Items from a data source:
Start of Block
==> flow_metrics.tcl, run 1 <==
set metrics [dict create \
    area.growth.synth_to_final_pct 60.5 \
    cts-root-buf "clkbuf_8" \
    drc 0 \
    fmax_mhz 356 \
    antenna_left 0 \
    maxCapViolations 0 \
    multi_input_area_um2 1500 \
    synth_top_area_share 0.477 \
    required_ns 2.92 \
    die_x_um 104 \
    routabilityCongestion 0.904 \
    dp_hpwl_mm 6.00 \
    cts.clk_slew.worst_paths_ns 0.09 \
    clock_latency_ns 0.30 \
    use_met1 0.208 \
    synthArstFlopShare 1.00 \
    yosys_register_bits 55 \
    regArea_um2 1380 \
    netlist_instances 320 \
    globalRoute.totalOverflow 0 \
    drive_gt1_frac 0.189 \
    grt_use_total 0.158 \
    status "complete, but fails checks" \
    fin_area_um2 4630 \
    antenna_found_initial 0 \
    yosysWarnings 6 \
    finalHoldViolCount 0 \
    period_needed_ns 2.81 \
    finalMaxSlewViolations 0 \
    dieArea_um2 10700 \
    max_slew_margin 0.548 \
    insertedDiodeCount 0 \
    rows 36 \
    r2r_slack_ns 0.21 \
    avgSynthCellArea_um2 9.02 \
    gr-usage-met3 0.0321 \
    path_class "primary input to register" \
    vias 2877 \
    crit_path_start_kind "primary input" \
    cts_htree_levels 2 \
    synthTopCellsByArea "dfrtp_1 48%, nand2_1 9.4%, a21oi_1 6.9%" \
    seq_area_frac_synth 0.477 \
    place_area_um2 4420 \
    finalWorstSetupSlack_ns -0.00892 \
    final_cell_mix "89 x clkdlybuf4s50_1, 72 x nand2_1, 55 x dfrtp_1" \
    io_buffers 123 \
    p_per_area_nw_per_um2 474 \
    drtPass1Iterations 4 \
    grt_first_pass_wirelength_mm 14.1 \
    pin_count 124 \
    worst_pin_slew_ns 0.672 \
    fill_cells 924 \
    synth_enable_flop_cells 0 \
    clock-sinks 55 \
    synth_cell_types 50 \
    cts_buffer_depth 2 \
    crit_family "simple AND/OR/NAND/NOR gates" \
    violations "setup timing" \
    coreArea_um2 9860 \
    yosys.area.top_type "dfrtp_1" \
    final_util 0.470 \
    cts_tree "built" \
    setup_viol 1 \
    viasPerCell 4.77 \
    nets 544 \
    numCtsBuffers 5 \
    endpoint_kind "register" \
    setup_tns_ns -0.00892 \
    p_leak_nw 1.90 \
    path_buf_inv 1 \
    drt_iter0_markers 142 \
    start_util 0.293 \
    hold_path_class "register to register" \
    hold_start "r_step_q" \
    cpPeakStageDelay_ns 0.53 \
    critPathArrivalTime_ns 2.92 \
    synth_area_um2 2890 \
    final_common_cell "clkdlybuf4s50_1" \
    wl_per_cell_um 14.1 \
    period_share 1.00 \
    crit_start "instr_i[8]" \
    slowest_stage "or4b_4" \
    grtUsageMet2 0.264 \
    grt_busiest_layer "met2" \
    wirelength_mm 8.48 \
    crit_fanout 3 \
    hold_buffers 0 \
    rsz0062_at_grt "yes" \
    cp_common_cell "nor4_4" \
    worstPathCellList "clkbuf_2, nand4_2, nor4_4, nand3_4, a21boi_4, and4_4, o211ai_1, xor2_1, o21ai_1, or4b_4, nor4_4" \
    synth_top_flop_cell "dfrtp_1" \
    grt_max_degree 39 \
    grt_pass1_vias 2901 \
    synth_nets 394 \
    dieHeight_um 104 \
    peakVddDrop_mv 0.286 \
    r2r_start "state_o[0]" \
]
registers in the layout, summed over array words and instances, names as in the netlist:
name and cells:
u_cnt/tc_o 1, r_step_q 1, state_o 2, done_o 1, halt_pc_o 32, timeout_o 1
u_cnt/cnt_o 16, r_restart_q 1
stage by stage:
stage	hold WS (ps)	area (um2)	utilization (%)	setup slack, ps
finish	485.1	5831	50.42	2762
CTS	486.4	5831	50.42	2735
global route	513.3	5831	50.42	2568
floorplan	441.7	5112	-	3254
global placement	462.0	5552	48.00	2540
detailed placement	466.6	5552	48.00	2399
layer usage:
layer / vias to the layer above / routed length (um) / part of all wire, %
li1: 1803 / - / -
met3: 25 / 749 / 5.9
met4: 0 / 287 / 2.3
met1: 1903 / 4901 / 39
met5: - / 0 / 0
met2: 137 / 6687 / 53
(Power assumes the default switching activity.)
File: src/rtl/stopwatch_pkg.sv
// Shared state encoding and divider helpers for the stopwatch/timer.
`default_nettype none

package stopwatch_pkg;

  typedef enum logic [1:0] {
    IDLE  = 2'd0,
    RUN   = 2'd1,
    PAUSE = 2'd2,
    DONE  = 2'd3
  } state_t;

  function automatic int calc_div(input int clk_hz, input int tick_hz);
    return clk_hz / tick_hz;
  endfunction

  // Width needed to hold prescaler values 0..DIV-1.
  function automatic int presc_width(input int clk_hz, input int tick_hz);
    int div;
    div = clk_hz / tick_hz;
    return (div <= 2) ? 1 : $clog2(div);
  endfunction

endpackage

`default_nettype wire

File: src/rtl/stopwatch_timer_tick_gen.sv
// Prescaler: counts 0..DIV-1 while enabled and flags the last cycle of each interval.
`default_nettype none

module tick_gen
  import stopwatch_pkg::*;
#(
  parameter int DIV = 10
) (
  input  logic clk,
  input  logic rst,
  input  logic en,
  input  logic clr,
  output logic tick
);

  localparam int PW = presc_width(DIV, 1);
  localparam logic [PW-1:0] LAST = PW'(DIV - 1);

  logic [PW-1:0] cnt;

  // Holding while disabled preserves the partial interval across a pause.
  always_ff @(posedge clk) begin
    if (rst || clr) begin
      cnt <= '0;
    end else if (en) begin
      cnt <= (cnt == LAST) ? '0 : cnt + PW'(1);
    end
  end

  assign tick = en & ~rst & ~clr & (cnt == LAST);

endmodule

`default_nettype wire

File: src/rtl/stopwatch_timer.sv
// Stopwatch / countdown timer: run-pause FSM, count, lap capture and overflow flag.
`default_nettype none

module stopwatch_timer
  import stopwatch_pkg::*;
#(
  parameter int CLK_HZ  = 100000000,
  parameter int TICK_HZ = 1,
  parameter int WIDTH   = 13
) (
  input  logic             clk,
  input  logic             rst,
  input  logic             start_stop,
  input  logic             clear,
  input  logic             lap,
  input  logic             mode,
  input  logic [WIDTH-1:0] load_val,
  output logic [WIDTH-1:0] count,
  output logic [WIDTH-1:0] lap_count,
  output logic             lap_valid,
  output logic             tick,
  output logic             running,
  output logic             expired,
  output logic             ovf
);

  localparam int DIV = calc_div(CLK_HZ, TICK_HZ);

  state_t state, state_nxt;
  logic   mode_q;
  logic   presc_en;
  logic   presc_clr;
  logic   reach_zero;
  logic   start_idle;

  assign start_idle = (state == IDLE) & start_stop;
  assign presc_en   = (state == RUN);
  assign presc_clr  = clear | start_idle;

  tick_gen #(.DIV(DIV)) u_tick_gen (
    .clk  (clk),
    .rst  (rst),
    .en   (presc_en),
    .clr  (presc_clr),
    .tick (tick)
  );

  assign reach_zero = mode_q & tick & (count == WIDTH'(1));

  always_comb begin
    state_nxt = state;
    if (clear) begin
      state_nxt = IDLE;
    end else begin
      case (state)
        IDLE:  if (start_stop) state_nxt = (mode && load_val == '0) ? DONE : RUN;
        RUN: begin
          // Hitting zero wins over a coincident pause request.
          if (reach_zero)      state_nxt = DONE;
          else if (start_stop) state_nxt = PAUSE;
        end
        PAUSE: if (start_stop) state_nxt = RUN;
        DONE:  state_nxt = DONE;
        default: state_nxt = IDLE;
      endcase
    end
  end

  always_ff @(posedge clk) begin
    if (rst) state <= IDLE;
    else     state <= state_nxt;
  end

  always_ff @(posedge clk) begin
    if (rst || clear) begin
      count     <= '0;
      lap_count <= '0;
      lap_valid <= 1'b0;
      ovf       <= 1'b0;
      mode_q    <= 1'b0;
    end else begin
      if (start_idle) begin
        mode_q <= mode;
        if (mode) count <= load_val;
      end
      // Lap samples the value before any same-edge count update.
      if ((state == RUN || state == PAUSE) && lap) begin
        lap_count <= count;
        lap_valid <= 1'b1;
      end
      if (tick) begin
        if (mode_q) begin
          count <= count - WIDTH'(1);
        end else begin
          count <= count + WIDTH'(1);
          if (&count) ovf <= 1'b1;
        end
      end
    end
  end

  assign running = (state == RUN);
  assign expired = (state == DONE);

endmodule

`default_nettype wire
**config.mk**
```make
export PLATFORM = sky130hd
export DESIGN_NAME = epl_correlator_flat
export DESIGN_NICKNAME = d
export VERILOG_FILES = /design/src/rtl/epl_correlator_if.sv /design/src/rtl/epl_correlator.sv /design/src/flat_wrapper.sv
export SDC_FILE = /design/constraint.sdc
export NUM_CORES = 1
export LEC_CHECK = 0
export ABC_AREA = 1
export CAP_MARGIN = 20
export CORE_MARGIN = 1
export CORE_UTILIZATION = 41
export DETAILED_ROUTE_END_ITERATION = 8
export HOLD_SLACK_MARGIN = 0.02
export PLACE_DENSITY_LB_ADDON = 0.05
export SLEW_MARGIN = 20
export SYNTH_ARGS = -nofsm -noshare
export SYNTH_HDL_FRONTEND = slang
export SYNTH_SLANG_ARGS = --single-unit
```
**constraint.sdc**
```tcl
create_clock -name clk -period 2.8 [get_ports clk]
set_input_delay 0.56 -clock clk [delete_from_list [all_inputs] [get_ports clk]]
set_output_delay 0.56 -clock clk [all_outputs]
set_load 0.01 [all_outputs]
```
===== src/rtl/filter_core_pkg.sv =====
// Types and timing defaults shared by the FPGA-Pico REQ/ACK link transmitter and receiver.
package filter_core_pkg;

   typedef enum logic [1:0] {
      IDLE,
      SETUP,
      WAIT_ACK_HI,
      WAIT_ACK_LO
   } tx_state_t;

   localparam int CLK_FREQ           = 50_000_000;
   localparam int DEFAULT_TX_TIMEOUT = CLK_FREQ;

   // Bits needed to hold 0..max_val; never less than one bit.
   function automatic int cnt_width(input int max_val);
      return (max_val < 1) ? 1 : $clog2(max_val + 1);
   endfunction

endpackage


===== src/rtl/sync_ff.sv =====
// Multi-flop synchronizer for a single asynchronous level (ack here, req on the receive side).
module sync_ff #(
   parameter int STAGES = 2
) (
   input  logic clk,
   input  logic reset,
   input  logic d,
   output logic q
);

   logic [STAGES-1:0] sync_q;
   logic [STAGES-1:0] sync_d;

   always_comb begin
      sync_d = {sync_q[STAGES-2:0], d};
   end

   always_ff @(posedge clk or posedge reset) begin
      if (reset) begin
         sync_q <= '0;
      end else begin
         sync_q <= sync_d;
      end
   end

   assign q = sync_q[STAGES-1];

endmodule


===== src/rtl/status_tx_handshake.sv =====
// FPGA-to-Pico status word transmitter: 4-phase REQ/ACK with a one-deep pending word,
// per-edge ack timeout and optional heartbeat resend of the last word.
module status_tx_handshake
   import filter_core_pkg::*;
#(
   parameter int DATA_WIDTH     = 4,
   parameter int SYNC_STAGES    = 2,
   parameter int SETUP_CYCLES   = 2,
   parameter int TIMEOUT_CYCLES = DEFAULT_TX_TIMEOUT,
   parameter int REFRESH_CYCLES = 0
) (
   input  logic                  clk,
   input  logic                  reset,
   input  logic [DATA_WIDTH-1:0] send_data,
   input  logic                  send_valid,
   input  logic                  ack,
   output logic                  req,
   output logic [DATA_WIDTH-1:0] tx_data,
   output logic                  busy,
   output logic                  done_pulse,
   output logic                  timeout_pulse,
   output logic                  drop_pulse
);

   localparam int CNT_MAX = (SETUP_CYCLES > TIMEOUT_CYCLES) ? SETUP_CYCLES : TIMEOUT_CYCLES;
   localparam int CNT_W   = cnt_width(CNT_MAX);
   localparam int REF_W   = cnt_width(REFRESH_CYCLES);

   localparam logic [CNT_W-1:0] SETUP_LAST   = CNT_W'(SETUP_CYCLES);
   localparam logic [CNT_W-1:0] TIMEOUT_LAST = CNT_W'(TIMEOUT_CYCLES - 1);
   localparam logic [CNT_W-1:0] CNT_SAT      = CNT_W'(CNT_MAX);
   localparam logic [REF_W-1:0] REF_LAST     = REF_W'((REFRESH_CYCLES > 0) ? REFRESH_CYCLES - 1 : 0);
   localparam logic [REF_W-1:0] REF_SAT      = REF_W'(REFRESH_CYCLES);

   tx_state_t             state_q, state_d;
   logic [CNT_W-1:0]      cnt_q, cnt_d, cnt_inc;
   logic [REF_W-1:0]      refresh_cnt_q, refresh_cnt_d;
   logic                  req_q, req_d;
   logic [DATA_WIDTH-1:0] tx_data_q, tx_data_d;
   logic [DATA_WIDTH-1:0] last_word_q, last_word_d;
   logic                  pend_valid_q, pend_valid_d;
   logic [DATA_WIDTH-1:0] pend_data_q, pend_data_d;
   logic                  timed_out_q, timed_out_d;
   logic                  done_q, done_d;
   logic                  timeout_q, timeout_d;
   logic                  drop_q, drop_d;
   logic                  launch;
   logic                  send_taken;
   logic [DATA_WIDTH-1:0] launch_word;
   logic                  ack_s;

   sync_ff #(
      .STAGES (SYNC_STAGES)
   ) u_ack_sync (
      .clk   (clk),
      .reset (reset),
      .d     (ack),
      .q     (ack_s)
   );

   assign cnt_inc = (cnt_q == CNT_SAT) ? cnt_q : cnt_q + CNT_W'(1);

   always_comb begin
      state_d       = state_q;
      cnt_d         = cnt_q;
      refresh_cnt_d = '0;
      req_d         = req_q;
      tx_data_d     = tx_data_q;
      last_word_d   = last_word_q;
      pend_valid_d  = pend_valid_q;
      pend_data_d   = pend_data_q;
      timed_out_d   = timed_out_q;
      done_d        = 1'b0;
      timeout_d     = 1'b0;
      drop_d        = 1'b0;
      launch        = 1'b0;
      send_taken    = 1'b0;
      launch_word   = '0;

      case (state_q)
         IDLE: begin
            // A stale ack from the previous exchange blocks any launch until it clears.
            if (!ack_s) begin
               if (pend_valid_q) begin
                  launch       = 1'b1;
                  launch_word  = pend_data_q;
                  pend_valid_d = 1'b0;
               end else if (send_valid) begin
                  launch      = 1'b1;
                  launch_word = send_data;
                  send_taken  = 1'b1;
               end else if (REFRESH_CYCLES > 0 && refresh_cnt_q >= REF_LAST) begin
                  launch      = 1'b1;
                  launch_word = last_word_q;
               end
            end
            if (REFRESH_CYCLES > 0 && !launch && !pend_valid_q && !send_valid) begin
               refresh_cnt_d = (refresh_cnt_q == REF_SAT) ? refresh_cnt_q : refresh_cnt_q + REF_W'(1);
            end
         end
         SETUP: begin
            if (cnt_q == SETUP_LAST) begin
               req_d   = 1'b1;
               cnt_d   = '0;
               state_d = WAIT_ACK_HI;
            end else begin
               cnt_d = cnt_inc;
            end
         end
         WAIT_ACK_HI: begin
            // Timeout is tested first so it wins over an ack arriving on the same edge.
            if (cnt_q == TIMEOUT_LAST) begin
               req_d       = 1'b0;
               timeout_d   = 1'b1;
               timed_out_d = 1'b1;
               cnt_d       = '0;
               state_d     = WAIT_ACK_LO;
            end else if (ack_s) begin
               req_d   = 1'b0;
               cnt_d   = '0;
               state_d = WAIT_ACK_LO;
            end else begin
               cnt_d = cnt_inc;
            end
         end
         WAIT_ACK_LO: begin
            if (cnt_q == TIMEOUT_LAST) begin
               timeout_d = 1'b1;
               cnt_d     = '0;
               state_d   = IDLE;
            end else if (!ack_s) begin
               done_d  = !timed_out_q;
               cnt_d   = '0;
               state_d = IDLE;
            end else begin
               cnt_d = cnt_inc;
            end
         end
         default: begin
            state_d = IDLE;
            req_d   = 1'b0;
            cnt_d   = '0;
         end
      endcase

      if (launch) begin
         tx_data_d   = launch_word;
         last_word_d = launch_word;
         timed_out_d = 1'b0;
         cnt_d       = '0;
         state_d     = SETUP;
      end

      // Anything not launched directly lands in pending; latest word wins.
      if (send_valid && !send_taken) begin
         drop_d       = pend_valid_d;
         pend_valid_d = 1'b1;
         pend_data_d  = send_data;
      end
   end

   always_ff @(posedge clk or posedge reset) begin
      if (reset) begin
         state_q       <= IDLE;
         cnt_q         <= '0;
         refresh_cnt_q <= '0;
         req_q         <= 1'b0;
         tx_data_q     <= '0;
         last_word_q   <= '0;
         pend_valid_q  <= 1'b0;
         pend_data_q   <= '0;
         timed_out_q   <= 1'b0;
         done_q        <= 1'b0;
         timeout_q     <= 1'b0;
         drop_q        <= 1'b0;
      end else begin
         state_q       <= state_d;
         cnt_q         <= cnt_d;
         refresh_cnt_q <= refresh_cnt_d;
         req_q         <= req_d;
         tx_data_q     <= tx_data_d;
         last_word_q   <= last_word_d;
         pend_valid_q  <= pend_valid_d;
         pend_data_q   <= pend_data_d;
         timed_out_q   <= timed_out_d;
         done_q        <= done_d;
         timeout_q     <= timeout_d;
         drop_q        <= drop_d;
      end
   end

   assign req           = req_q;
   assign tx_data       = tx_data_q;
   assign busy          = (state_q != IDLE) || pend_valid_q;
   assign done_pulse    = done_q;
   assign timeout_pulse = timeout_q;
   assign drop_pulse    = drop_q;

endmodule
End of Block
Prompt: Please give again the lines above between the line holding "set metrics [dict create \" and the line holding "dieArea_um2 10700 \", inclusive, exactly as they are and with nothing added.

Result for this task:
set metrics [dict create \
    area.growth.synth_to_final_pct 60.5 \
    cts-root-buf "clkbuf_8" \
    drc 0 \
    fmax_mhz 356 \
    antenna_left 0 \
    maxCapViolations 0 \
    multi_input_area_um2 1500 \
    synth_top_area_share 0.477 \
    required_ns 2.92 \
    die_x_um 104 \
    routabilityCongestion 0.904 \
    dp_hpwl_mm 6.00 \
    cts.clk_slew.worst_paths_ns 0.09 \
    clock_latency_ns 0.30 \
    use_met1 0.208 \
    synthArstFlopShare 1.00 \
    yosys_register_bits 55 \
    regArea_um2 1380 \
    netlist_instances 320 \
    globalRoute.totalOverflow 0 \
    drive_gt1_frac 0.189 \
    grt_use_total 0.158 \
    status "complete, but fails checks" \
    fin_area_um2 4630 \
    antenna_found_initial 0 \
    yosysWarnings 6 \
    finalHoldViolCount 0 \
    period_needed_ns 2.81 \
    finalMaxSlewViolations 0 \
    dieArea_um2 10700 \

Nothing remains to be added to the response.